Ezra quotes Julian Sanchez saying this:

It's frequently noted that a perverse consequence of our prison system is that we end up placing petty criminals in an intensive training program for serious crime. But more than that, we reinforce their identity as criminals.

I have long talked about the major problems with the criminal justice system, saying that it is often criminal IN-justice because of its many failings, especially for the poor and the minorities who are forced to deal with the system. But the system is not just a problem in terms of inequality based on race/wealth. It is also a broken system that does more to create crime than to prevent crime. Prison often leads to more accounts of (and more serious acts of) crime from those who were initially low risk.

Get that?

Prison turns low/medium risk criminals into high risk criminals by the time they have served their sentence.

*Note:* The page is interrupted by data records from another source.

Context: an optimization exercise on an open-source flow, tuned for small area, a short achievable clock period and few clock cycles. The choices shown serve that exercise and are no tape-out recipe. Where RTL was checked, it was by simulation tests only, not by an equivalence proof against the original. Power and IR drop assume default switching activity.

== job 1944 ==
==> flow/design.v (excerpt) <==
module nabu_engine (
    input  wire        clk,
    input  wire        rst,
    input  wire        rx_valid,
    output wire        rx_ready,
    input  wire [7:0]  rx_data,
    output wire        tx_valid,
    input  wire        tx_ready,
    output wire [7:0]  tx_data,
    output wire        st_req_valid,
    input  wire        st_req_ready,
    output wire [23:0] st_seg,
    output wire [7:0]  st_pkt,
    input  wire        st_rsp_valid,
    output wire        st_rsp_ready,
    input  wire [1:0]  st_rsp_kind,
    input  wire [15:0] st_rsp_len,
    input  wire [15:0] st_rsp_offset,
    input  wire        st_rsp_last,
    input  wire        st_dat_valid,
    output wire        st_dat_ready,
    input  wire [7:0]  st_dat,
    input  wire [7:0]  tod_wd,
    input  wire [7:0]  tod_mo,
    input  wire [7:0]  tod_dd,
    input  wire [7:0]  tod_hh,
    input  wire [7:0]  tod_mi,
    input  wire [7:0]  tod_ss
);
    localparam [2:0] C_NONE = 3'd0,      
                     C_A    = 3'd1,      
                     C_82   = 3'd2,
                     C_83   = 3'd3,
                     C_1E   = 3'd4,
                     C_05   = 3'd5,
                     C_84   = 3'd6;
    localparam [2:0] A_1006 = 3'd0,
                     A_E4   = 3'd2,
                     A_91   = 3'd3,
                     A_1F   = 3'd4,
                     A_10E1 = 3'd5,
                     A_90   = 3'd7;
    function [1:0] mod3;     
        input [5:0] v;
        begin
            case (v)
            6'd0: mod3 = 2'd0;
            6'd1: mod3 = 2'd1;
            6'd2: mod3 = 2'd2;
            6'd3: mod3 = 2'd0;
            6'd4: mod3 = 2'd1;
            6'd5: mod3 = 2'd2;
            6'd6: mod3 = 2'd0;
            6'd7: mod3 = 2'd1;
            6'd8: mod3 = 2'd2;
            6'd9: mod3 = 2'd0;
            6'd10: mod3 = 2'd1;
            6'd11: mod3 = 2'd2;
            6'd12: mod3 = 2'd0;
            6'd13: mod3 = 2'd1;
            6'd14: mod3 = 2'd2;
            6'd15: mod3 = 2'd0;
            6'd16: mod3 = 2'd1;
            6'd17: mod3 = 2'd2;
            6'd18: mod3 = 2'd0;
            6'd19: mod3 = 2'd1;
            6'd20: mod3 = 2'd2;
  ...
Size: ~960 cells after synthesis, about 170 flip-flops, ~150 I/O pins, ~9100 um^2 of cells after synthesis.
export LEC_CHECK = 0
export CAP_MARGIN = 20
export CORE_MARGIN = 2
export CORE_UTILIZATION = 40
export CTS_BUF_LIST = sky130_fd_sc_hd__clkbuf_8
export SETUP_SLACK_MARGIN = 2.8
export SLEW_MARGIN = 20
create_clock -name core_clock -period 5.0 [get_ports {clk}]
standard.sh (not shown) runs the stock make flow with config.mk's settings and CLKGATE_MAP_FILE= SYNTH_SCRIPT=/design/flow/synth_recipe.tcl, a recipe that flattens the netlist after the stock synthesis.
==> flow/flow/run.sh <==
#!/bin/bash
# The standard layout, with the port buffers made of buf_2 cells instead of
# the cell buffer_ports picks by default. The output of the whole run goes to
# standard.log in the folder this runs in.
export BUFFER_PORTS_ARGS="-buffer_cell sky130_fd_sc_hd__buf_2"
bash standard.sh > standard.log 2>&1
Testbench counts of job 1944, summed over its fixed seeds: cycles 192,988.
The following lists how job 7871 was set up differently from job 1944:
Settings: SETUP_SLACK_MARGIN changed from 2.8 to 3.0; ABC_AREA newly set to 1.
[summary]
Job 7871 has overall via count from detail_route above what job 1944 had.
Relative to job 1944, register share of the cell area decreased by 3.6 points in job 7871.
Job 7871 ended up with flip-flop to output port as its classification of the worst setup path; job 1944 ended up with flip-flop to flip-flop.
Per the comparison of job 7871 with job 1944, core utilization increased 6.0 points; net count after synthesis moved up; post-layout instance area saw an increase.
[inputs] job 741 vs job 7871
Settings: ABC_AREA no longer set, was 1; SETUP_SLACK_MARGIN now 2.4, was 3.0.
Results
- NOTE wire length per cell after detailed routing job 7871->job 741 increased slightly
- Leakage power total sits lower in job 741 than in job 7871.
- Job 741 against job 7871: power fell 0.71 mW; final clock period utilization by the worst path has increased; power dissipated in combinational cells saw a decrease.
- Changes observed in job 741 relative to job 7871: area growth from synthesis to final layout went down; measured slew at the worst slew-check pin saw an increase; routed wire length fell about 15%.

---

## beta
Another version of the RTL of nabu_engine (not shown whole).
Size: roughly 160 flip-flops, roughly 150 I/O pins, ~8800 um2 of cells after synthesis.
## nabu_engine
module nabu_engine (
    input  wire        clk,
    input  wire        rst,
    input  wire        rx_valid,
    output wire        rx_ready,
    input  wire [7:0]  rx_data,
    output wire        tx_valid,
    input  wire        tx_ready,
    output wire [7:0]  tx_data,
    output wire        st_req_valid,
    input  wire        st_req_ready,
    output wire [23:0] st_seg,
    output wire [7:0]  st_pkt,
    input  wire        st_rsp_valid,
    output wire        st_rsp_ready,
    input  wire [1:0]  st_rsp_kind,
    input  wire [15:0] st_rsp_len,
    input  wire [15:0] st_rsp_offset,
    input  wire        st_rsp_last,
    input  wire        st_dat_valid,
    output wire        st_dat_ready,
    input  wire [7:0]  st_dat,
    input  wire [7:0]  tod_wd,
    input  wire [7:0]  tod_mo,
    input  wire [7:0]  tod_dd,
    input  wire [7:0]  tod_hh,
    input  wire [7:0]  tod_mi,
    input  wire [7:0]  tod_ss
);
export LEC_CHECK = 0
export CAP_MARGIN = 20
export CORE_MARGIN = 2
export CORE_UTILIZATION = 40
export CTS_BUF_LIST = sky130_fd_sc_hd__clkbuf_8
export SLEW_MARGIN = 20
create_clock -name core_clock -period 5.0 [get_ports {clk}]
run.sh (not shown) runs the stock make flow with config.mk's settings and CLKGATE_MAP_FILE= SYNTH_SCRIPT=/design/flow/synth_recipe.tcl, a recipe that flattens the netlist after the stock synthesis.
Stock flow here: none of the scripts above is used.
beta finished every stage and its layout cleared the timing, design-rule and antenna checks.
Input changes introduced in delta (baseline for comparison: beta):
Settings: CTS_BUF_LIST: sky130_fd_sc_hd__clkbuf_8 -> unset.
==> comparison <==
Compared with beta, in delta part of the total power dissipated in combinational logic -1.1 points, global-route usage held, maximum frequency was more or less identical. Routed wire length for delta: about 0.4% up relative to beta. Across both runs, design area was higher for delta than for beta. Number of global-route vias before repair ended up 30 higher on delta than on beta. Having completed the whole flow, delta delivered a layout that passed the timing, design-rule and antenna checks.
No run of this note included a check of the RTL's function; only the layout flow was run.

---

== run A ==
Another version of the RTL of nabu_engine (not shown whole).
Size in the first run: roughly 1100 cells after synthesis, roughly 170 flip-flops, roughly 8900 um2 of cells after synthesis.
export LEC_CHECK = 0
export ABC_AREA = 1
export CAP_MARGIN = 20
export CORE_MARGIN = 2
export CORE_UTILIZATION = 65
export CTS_BUF_LIST = sky130_fd_sc_hd__clkbuf_8
export PLACE_DENSITY = 0.8
export SETUP_SLACK_MARGIN = 2.9
export SLEW_MARGIN = 20
export TNS_END_PERCENT = 5
create_clock -name core_clock -period 5.0 [get_ports {clk}]
standard.sh (not shown) runs the stock make flow with config.mk's settings and CLKGATE_MAP_FILE= SYNTH_SCRIPT=/design/flow/synth_recipe.tcl, a recipe that flattens the netlist after the stock synthesis.
Scripts as last shown in full above: flow/flow/run.sh
Testbench counts of run A, summed over its fixed seeds: cycles 192,739.
> inputs changed (run A -> run B)
Settings: PLACE_DENSITY: 0.8 -> unset.
==> comparison <==
Comparing run B and run A, the lower critical path depth in cells was measured on run B.
Between run B and run A, the H-tree level count figures differ only marginally.
Route | run B vs run A | wire shorter in run B
Hold slack down 0.011 ns in run B wrt run A
Run B ended up with a higher setup slack than run A did.
Summary — cell area, run B relative to run A: lower, by 2.0%.
Run A has a higher relative contribution of the clock network to total power than run B.
Multi-input combinational cell area: run A vs run B — no meaningful difference
Routed length per placed instance of run B falls short of that of run A by a few percent.
Relative to run A, the clock network power of run B is lower by about 20%.
#### Input delta (run C over run B)
Settings: swapping 2.9 for 2.8 in SETUP_SLACK_MARGIN; clearing TNS_END_PERCENT, which used to be 5.
- More vias were needed by run C than by run B.
- Looking at run B and run C, the post-route cell area is a wash.
- Run C ended up with r1[3] as its startpoint of the worst setup timing path; run B ended up with r0[4].
- Comparing run B and run C, the higher non-clock buffer count is on run C.
- Total routing resource utilization after global routing for run C: 0.35 points up relative to run B
- Re synthesized area: no difference whatsoever between run C and run B.

---

Setup of job 6782:
RTL: one of the versions met above, not the one the previous note started from.
Size: roughly 9000 um2 of cells after synthesis.
Design nabu_engine, start of the top module:
module nabu_engine (
    input  wire        clk,
    input  wire        rst,
    input  wire        rx_valid,
    output wire        rx_ready,
    input  wire [7:0]  rx_data,
    output wire        tx_valid,
    input  wire        tx_ready,
    output wire [7:0]  tx_data,
    output wire        st_req_valid,
    input  wire        st_req_ready,
    output wire [23:0] st_seg,
    output wire [7:0]  st_pkt,
    input  wire        st_rsp_valid,
    output wire        st_rsp_ready,
    input  wire [1:0]  st_rsp_kind,
    input  wire [15:0] st_rsp_len,
    input  wire [15:0] st_rsp_offset,
    input  wire        st_rsp_last,
    input  wire        st_dat_valid,
    output wire        st_dat_ready,
    input  wire [7:0]  st_dat,
    input  wire [7:0]  tod_wd,
    input  wire [7:0]  tod_mo,
    input  wire [7:0]  tod_dd,
    input  wire [7:0]  tod_hh,
    input  wire [7:0]  tod_mi,
    input  wire [7:0]  tod_ss
);
export LEC_CHECK = 0
export ABC_AREA = 1
export CAP_MARGIN = 20
export CORE_MARGIN = 2
export CORE_UTILIZATION = 40
export CTS_BUF_LIST = sky130_fd_sc_hd__clkbuf_8
export SETUP_SLACK_MARGIN = 2.8
export SLEW_MARGIN = 20
create_clock -name core_clock -period 5.0 [get_ports {clk}]
Scripts as last shown in full above: flow/flow/run.sh
Testbench counts of job 6782, summed over its fixed seeds: cycles 192,988.
#### Input delta (job 4408 over job 6782)
Settings: CORE_UTILIZATION now 65, was 40; SETUP_SLACK_MARGIN now 2.9, was 2.8.
[summary]
Job 4408 vs job 6782 on final core utilization: job 4408 is the higher one. Changes observed in job 4408 relative to job 6782: clock input transition at the sequential cells of the worst setup and hold paths saw little to no change, tap cell count saw a decrease, cell area saw an increase, share of layout cells above drive strength 1 saw an increase. Layout overhead on the synthesized area | job 4408 above job 6782. Relative to job 6782, slack of the critical path has gone down in job 4408. Per the comparison of job 4408 with job 6782, overall power consumption up 0.21 mW, largest voltage drop on the vdd net has increased. Measured against each other, job 6782 and job 4408 differ in worst-case reg-to-reg path depth, the lower figure coming from job 6782. Final cell count (job 4408 over job 6782): decrease, about 2.8%.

Put simply, it hardens criminals. Of course, people have been saying this for years (see Michel Foucault).

Why is this? Because the prison system in the U.S. (and most other places) is one of punishment, or retribution. The system completely ignores any sense of rehabilitation.

Yet people are unwilling to reconsider the prison system. People are unwilling to reconsider the idea that a rehabilitative system may be better both for the criminal and society - both in terms of cost effectiveness and crime prevention.

If we really want to have criminals change, we need to be willing to change the prison system. We need to be willing to figure out means and methods to help convicted criminals become fully functioning members of society.